She also sent $150,000 to erect a building for the Baron de Hirsch Trade School in New York city, thereby enabling that institution to extend its curriculum. She gave $200,000 to build the Clara de Hirsch Home for Working Girls, which she endowed with $600,000 for carrying on its work of providing temporary shelter for homeless working girls, as well as a domestic training school for immigrants. She created a pension fund of $700,000 for the officials of the Oriental railways built by her husband, and a similar pension fund for the instructors of the Baron de Hirsch schools in Galicia. She established benevolent bureaus in Vienna and Budapest, and gave $500,000 each to the Pasteur Institute of Paris and to the Philanthropic Society of Paris. The entire amount devoted by her to benevolent purposes during her widowhood exceeded $15,000,000, and she further endowed her various foundations by leaving them $10,000,000 in her will.
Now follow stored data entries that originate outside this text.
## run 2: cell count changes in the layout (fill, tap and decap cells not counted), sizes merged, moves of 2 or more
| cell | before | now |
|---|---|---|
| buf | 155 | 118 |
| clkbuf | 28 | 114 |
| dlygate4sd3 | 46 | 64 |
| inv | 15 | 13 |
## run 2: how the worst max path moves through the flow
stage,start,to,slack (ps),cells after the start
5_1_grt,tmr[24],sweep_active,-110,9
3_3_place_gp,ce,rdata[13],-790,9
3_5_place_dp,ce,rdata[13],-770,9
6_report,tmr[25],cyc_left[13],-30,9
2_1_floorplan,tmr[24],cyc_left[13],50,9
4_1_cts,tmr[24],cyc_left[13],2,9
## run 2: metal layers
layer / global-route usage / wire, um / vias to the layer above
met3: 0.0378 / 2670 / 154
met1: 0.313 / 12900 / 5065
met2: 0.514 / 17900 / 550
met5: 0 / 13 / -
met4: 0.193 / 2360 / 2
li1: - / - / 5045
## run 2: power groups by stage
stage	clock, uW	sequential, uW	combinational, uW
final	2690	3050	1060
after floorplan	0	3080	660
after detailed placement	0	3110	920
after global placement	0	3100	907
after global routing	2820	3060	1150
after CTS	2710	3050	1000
<file path="config.mk">
export PLATFORM = sky130hd
export DESIGN_NAME = async_serial_receiver
export DESIGN_NICKNAME = d
export VERILOG_FILES = /design/src/serial_rx_pkg.sv /design/src/async_serial_receiver.sv
export VERILOG_INCLUDE_DIRS = /design/src
export SDC_FILE = /design/constraint.sdc
export NUM_CORES = 1
export LEC_CHECK = 0
export ABC_AREA = 1
export ABC_CLOCK_PERIOD_IN_PS = 6900
export BUFFER_PORTS_ARGS = -buffer_cell sky130_fd_sc_hd__buf_2
export CAP_MARGIN = 25
export CORE_MARGIN = 8
export CORE_UTILIZATION = 49
export CTS_BUF_LIST = sky130_fd_sc_hd__clkbuf_8
export DETAILED_ROUTE_END_ITERATION = 7
export GPL_ROUTABILITY_DRIVEN = 1
export GPL_TIMING_DRIVEN = 0
export PLACE_DENSITY = 0.74
export SLEW_MARGIN = 25
export SYNTH_ARGS = -nofsm -noshare
export SYNTH_HDL_FRONTEND = slang
export SYNTH_SLANG_ARGS = --single-unit
</file>
<file path="constraint.sdc">
create_clock -name hclk -period 6.9 [get_ports hclk]
set_clock_uncertainty 0.1 [all_clocks]
set_input_delay 1.38 -clock hclk [delete_from_list [all_inputs] [get_ports hclk]]
set_output_delay 1.38 -clock hclk [all_outputs]
set_load 0.1 [all_outputs]
</file>
<file path="src/serial_rx_map.svh">
`ifndef SERIAL_RX_MAP_SVH
`define SERIAL_RX_MAP_SVH

// register indices, byte address is four times the index
`define IDX_PORT_CTRL    16'hff91
`define IDX_FRAME_FMT    16'hffa8
`define IDX_BIT_DIV      16'hffa9
`define IDX_SER_CTRL     16'hffaa
`define IDX_SER_STATUS   16'hffac
`define IDX_RX_HOLD      16'hffad

// frame format fields
`define FMT_SYNC_MODE    7
`define FMT_SEVEN_BIT    6
`define FMT_PARITY_ON    5
`define FMT_PARITY_ODD   4
`define FMT_TWO_STOP     3
`define FMT_MULTIPROC    2
`define FMT_PRESCALE_HI  1
`define FMT_PRESCALE_LO  0

// serial control fields
`define CTL_RX_ON        4
`define CTL_CLK_CFG_HI   1
`define CTL_CLK_CFG_LO   0

// status fields
`define STS_RX_FULL      6
`define STS_OVERRUN      5
`define STS_FRAME        4
`define STS_PARITY       3
`define STS_MPB          1

// port control fields
`define PCR_RX_INVERT    2

// reset values
`define RST_REG8         8'h00

// prescaler terminal counts for select 0..3
`define PRE_LIM0         6'h00
`define PRE_LIM1         6'h03
`define PRE_LIM2         6'h0f
`define PRE_LIM3         6'h3f

// oversampling: 16 ticks a bit, sample at mid-cell
`define OS_SAMPLE        4'h7
`define OS_QUARTER_LAST  2'h3

`endif

</file>
<file path="src/serial_rx_pkg.sv">
package serial_rx_pkg;
	typedef enum logic [2:0] {
		st_idle,
		st_start,
		st_data,
		st_extra,
		st_stop1,
		st_stop2
	} rx_state_t;
endpackage

</file>
<file path="src/async_serial_receiver.sv">
`timescale 1ns/1ps
`default_nettype none
`include "serial_rx_map.svh"

module async_serial_receiver (
	// clock, reset, enable
	input  wire logic        hclk,
	input  wire logic        hresetn,
	input  wire logic        ce,
	// ahb-lite slave
	input  wire logic        hsel,
	input  wire logic [31:0] haddr,
	input  wire logic [1:0]  htrans,
	input  wire logic        hwrite,
	input  wire logic [2:0]  hsize,
	input  wire logic        hready,
	input  wire logic [31:0] hwdata,
	output logic             hreadyout,
	output logic             hresp,
	output logic [31:0]      hrdata,
	// serial line
	input  wire logic        serial_in_pin,
	// serial clock pin
	input  wire logic        serial_clk_pin_in,
	output logic             serial_clk_pin_out,
	output logic             serial_clk_pin_oe
);

	////////////////////////////////////////////////////////////////
	// registers
	logic [7:0]                port_control_reg;
	logic [7:0]                frame_format_reg;
	logic [7:0]                bit_rate_divisor;
	logic [7:0]                serial_control_reg;
	logic [7:0]                rx_holding;
	logic [7:0]                rx_shifter;
	logic [3:0]                flags;
	logic [3:0]                seen;
	logic [3:0]                set_ev;
	logic [3:0]                clr_ev;
	logic                      mpb_received;

	// bus
	logic                      acc;
	logic                      hit;
	logic [15:0]               idx;
	logic                      wr_pend;
	logic [15:0]               wr_idx;
	logic                      wr_now;
	logic                      rd_status;
	logic                      wr_status;

	// baud
	logic [5:0]                pre_cnt;
	logic [5:0]                pre_lim;
	logic                      pre_tick;
	logic [7:0]                div_cnt;
	logic [1:0]                quarter;
	logic                      os_tick;
	logic [3:0]                os_phase;

	// receiver
	serial_rx_pkg::rx_state_t  state;
	logic [3:0]                sample_cnt;
	logic [2:0]                bit_idx;
	logic [2:0]                last_bit;
	logic                      par_acc;
	logic                      extra_bit;
	logic                      rx_in;
	logic                      rx_run;
	logic                      sample_now;
	logic                      complete;
	logic                      need_extra;

	////////////////////////////////////////////////////////////////
	// bus decode
	assign hreadyout = ce;
	assign hresp     = 1'b0;
	assign idx       = haddr[17:2];
	assign hit       = (haddr[31:18] == 14'h0000);
	assign acc       = hsel & hready & htrans[1] & ce;
	assign wr_now    = wr_pend & ce;
	assign rd_status = acc & ~hwrite & hit & (idx == `IDX_SER_STATUS);
	assign wr_status = wr_now & (wr_idx == `IDX_SER_STATUS);

	always_ff @(posedge hclk or negedge hresetn) begin
		if (!hresetn) begin
			wr_pend <= 1'b0;
			wr_idx  <= 16'h0000;
		end else if (ce) begin
			wr_pend <= acc & hwrite & hit;
			wr_idx  <= idx;
		end
	end

	function automatic logic [7:0] read_mux(input logic [15:0] a);
		logic [7:0] r;
		r = 8'h00;
		case (a)
			`IDX_PORT_CTRL:  r = port_control_reg;
			`IDX_FRAME_FMT:  r = frame_format_reg;
			`IDX_BIT_DIV:    r = bit_rate_divisor;
			`IDX_SER_CTRL:   r = serial_control_reg;
			`IDX_SER_STATUS: r = {1'b0, flags, 1'b0, mpb_received, 1'b0};
			`IDX_RX_HOLD:    r = rx_holding;
			default:         r = 8'h00;
		endcase
		return r;
	endfunction

	// read data registered at the address phase
	always_ff @(posedge hclk or negedge hresetn) begin
		if (!hresetn) begin
			hrdata <= 32'h0000_0000;
		end else if (acc & ~hwrite) begin
			hrdata <= hit ? {24'h00_0000, read_mux(idx)} : 32'h0000_0000;
		end
	end

	// writable registers
	always_ff @(posedge hclk or negedge hresetn) begin
		if (!hresetn) begin
			port_control_reg   <= `RST_REG8;
			frame_format_reg   <= `RST_REG8;
			bit_rate_divisor   <= `RST_REG8;
			serial_control_reg <= `RST_REG8;
		end else if (wr_now) begin
			case (wr_idx)
				`IDX_PORT_CTRL: port_control_reg   <= hwdata[7:0];
				`IDX_FRAME_FMT: frame_format_reg   <= hwdata[7:0];
				`IDX_BIT_DIV:   bit_rate_divisor   <= hwdata[7:0];
				`IDX_SER_CTRL:  serial_control_reg <= hwdata[7:0];
				default: begin
				end
			endcase
		end
	end

	////////////////////////////////////////////////////////////////
	// status flags: bit order full, overrun, frame, parity
	assign set_ev[3] = complete & ~flags[3];
	assign set_ev[2] = complete & flags[3];
	assign set_ev[1] = complete & ~rx_in;
	assign set_ev[0] = complete & frame_format_reg[`FMT_PARITY_ON]
		& ~frame_format_reg[`FMT_MULTIPROC]
		& (par_acc ^ extra_bit ^ frame_format_reg[`FMT_PARITY_ODD]);

	genvar gi;
	generate
		for (gi = 0; gi < 4; gi++) begin : g_flag
			// clear only after the flag was seen as 1 and a 0 is written
			assign clr_ev[gi] = wr_status & seen[gi] & ~hwdata[`STS_PARITY + gi];

			always_ff @(posedge hclk or negedge hresetn) begin
				if (!hresetn) begin
					flags[gi] <= 1'b0;
				end else if (ce) begin
					if (set_ev[gi]) begin
						flags[gi] <= 1'b1;
					end else if (clr_ev[gi]) begin
						flags[gi] <= 1'b0;
					end
				end
			end

			always_ff @(posedge hclk or negedge hresetn) begin
				if (!hresetn) begin
					seen[gi] <= 1'b0;
				end else if (rd_status) begin
					seen[gi] <= flags[gi];
				end else if (wr_status) begin
					seen[gi] <= 1'b0;
				end
			end
		end
	endgenerate

	////////////////////////////////////////////////////////////////
	// baud generator, 16 ticks per bit
	always_comb begin
		case ({frame_format_reg[`FMT_PRESCALE_HI], frame_format_reg[`FMT_PRESCALE_LO]})
			2'b00:   pre_lim = `PRE_LIM0;
			2'b01:   pre_lim = `PRE_LIM1;
			2'b10:   pre_lim = `PRE_LIM2;
			default: pre_lim = `PRE_LIM3;
		endcase
	end

	// wrap at or above the limit so a lowered divisor or prescale takes at once
	assign pre_tick = (pre_cnt >= pre_lim);
	assign os_tick  = pre_tick & (div_cnt >= bit_rate_divisor)
		& (quarter == `OS_QUARTER_LAST);

	always_ff @(posedge hclk or negedge hresetn) begin
		if (!hresetn) begin
			pre_cnt <= 6'h00;
			div_cnt <= 8'h00;
			quarter <= 2'h0;
		end else if (ce) begin
			pre_cnt <= pre_tick ? 6'h00 : pre_cnt + 6'h01;
			if (pre_tick) begin
				div_cnt <= (div_cnt >= bit_rate_divisor) ? 8'h00 : div_cnt + 8'h01;
				if (div_cnt >= bit_rate_divisor) begin
					quarter <= quarter + 2'h1;
				end
			end
		end
	end

	// bit-rate phase for the optional clock output
	always_ff @(posedge hclk or negedge hresetn) begin
		if (!hresetn) begin
			os_phase <= 4'h0;
		end else if (ce & os_tick) begin
			os_phase <= os_phase + 4'h1;
		end
	end

	// clock pin: only driven when async clock output is selected
	always_ff @(posedge hclk or negedge hresetn) begin
		if (!hresetn) begin
			serial_clk_pin_oe  <= 1'b0;
			serial_clk_pin_out <= 1'b0;
		end else if (ce) begin
			serial_clk_pin_oe  <= ~frame_format_reg[`FMT_SYNC_MODE]
				& ~serial_control_reg[`CTL_CLK_CFG_HI]
				& serial_control_reg[`CTL_CLK_CFG_LO];
			serial_clk_pin_out <= os_phase[3];
		end
	end

	////////////////////////////////////////////////////////////////
	// receiver
	assign rx_in      = serial_in_pin ^ port_control_reg[`PCR_RX_INVERT];
	assign rx_run     = serial_control_reg[`CTL_RX_ON]
		& ~frame_format_reg[`FMT_SYNC_MODE];
	assign sample_now = ce & os_tick & (sample_cnt == `OS_SAMPLE);
	assign complete   = sample_now & (state == serial_rx_pkg::st_stop1) & rx_run;
	assign last_bit   = frame_format_reg[`FMT_SEVEN_BIT] ? 3'h6 : 3'h7;
	assign need_extra = frame_format_reg[`FMT_PARITY_ON]
		| frame_format_reg[`FMT_MULTIPROC];

	always_ff @(posedge hclk or negedge hresetn) begin
		if (!hresetn) begin
			state <= serial_rx_pkg::st_idle;
		end else if (ce) begin
			if (!rx_run) begin
				state <= serial_rx_pkg::st_idle;
			end else begin
				case (state)
					serial_rx_pkg::st_idle: begin
						if (os_tick & ~rx_in) begin
							state <= serial_rx_pkg::st_start;
						end
					end
					serial_rx_pkg::st_start: begin
						if (sample_now) begin
							state <= rx_in ? serial_rx_pkg::st_idle : serial_rx_pkg::st_data;
						end
					end
					serial_rx_pkg::st_data: begin
						if (sample_now & (bit_idx == last_bit)) begin
							state <= need_extra ? serial_rx_pkg::st_extra : serial_rx_pkg::st_stop1;
						end
					end
					serial_rx_pkg::st_extra: begin
						if (sample_now) begin
							state <= serial_rx_pkg::st_stop1;
						end
					end
					serial_rx_pkg::st_stop1: begin
						if (sample_now) begin
							state <= frame_format_reg[`FMT_TWO_STOP] ? serial_rx_pkg::st_stop2
								: serial_rx_pkg::st_idle;
						end
					end
					serial_rx_pkg::st_stop2: begin
						if (sample_now) begin
							state <= serial_rx_pkg::st_idle;
						end
					end
					default: state <= serial_rx_pkg::st_idle;
				endcase
			end
		end
	end

	// oversample counter restarts on each start edge
	always_ff @(posedge hclk or negedge hresetn) begin
		if (!hresetn) begin
			sample_cnt <= 4'h0;
		end else if (ce) begin
			if (state == serial_rx_pkg::st_idle) begin
				sample_cnt <= 4'h0;
			end else if (os_tick) begin
				sample_cnt <= sample_cnt + 4'h1;
			end
		end
	end

	// data bits, lsb first, into the private shifter
	always_ff @(posedge hclk or negedge hresetn) begin
		if (!hresetn) begin
			rx_shifter <= 8'h00;
			bit_idx    <= 3'h0;
			par_acc    <= 1'b0;
		end else if (sample_now) begin
			if (state == serial_rx_pkg::st_start) begin
				rx_shifter <= 8'h00;
				bit_idx    <= 3'h0;
				par_acc    <= 1'b0;
			end else if (state == serial_rx_pkg::st_data) begin
				rx_shifter[bit_idx] <= rx_in;
				bit_idx             <= bit_idx + 3'h1;
				par_acc             <= par_acc ^ rx_in;
			end
		end
	end

	// parity or multiprocessor bit
	always_ff @(posedge hclk or negedge hresetn) begin
		if (!hresetn) begin
			extra_bit <= 1'b0;
		end else if (sample_now) begin
			if (state == serial_rx_pkg::st_start) begin
				extra_bit <= 1'b0;
			end else if (state == serial_rx_pkg::st_extra) begin
				extra_bit <= rx_in;
			end
		end
	end

	// transfer to holding register unless still full
	always_ff @(posedge hclk or negedge hresetn) begin
		if (!hresetn) begin
			rx_holding   <= `RST_REG8;
			mpb_received <= 1'b0;
		end else if (complete & ~flags[3]) begin
			rx_holding   <= rx_shifter;
			mpb_received <= frame_format_reg[`FMT_MULTIPROC] & extra_bit;
		end
	end
endmodule

`default_nettype wire

</file>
It was her intention to give away her entire fortune, with the exception of an income sufficient for her own personal wants and of suitable provision of $4,800,000 for her two adopted sons, Maurice and Raymond de Forest; but she died before she had an opportunity of completing her plan. She died in Paris in 1899.

==Bequests==
Among the chief bequests in her will were the following:
- Œuvre de nourriture (for providing food and clothing for poor children attending Alliance Israelite schools), $600,000.
- Baron de Hirsch Fund, New York city, $1,200,000.
- Jewish Board of Guardians, London (as a loan fund), $600,000.
- École normale orientale de l'Alliance israélite in Paris, $800,000.
- Pension Fund for Teachers, Their Orphans and Widows, $600,000.
- Baron de Hirsch Institute, Montreal, $1,200,000.
- Baron de Hirsch Foundation for Providing Schools in Galicia, $2,200,000.
- Baroness Clara de Hirsch's Emperor Francis Joseph's Jubilee Foundation (for support of children in Austria), $400,000.
- Clara de Hirsch Home for Working Girls, New York city, $600,000.
- Philanthropic Society of Paris, $200,000.
- Committee of Jewish Charities, Paris, $100,000.
- Minor bequests to individuals and societies, $800,000.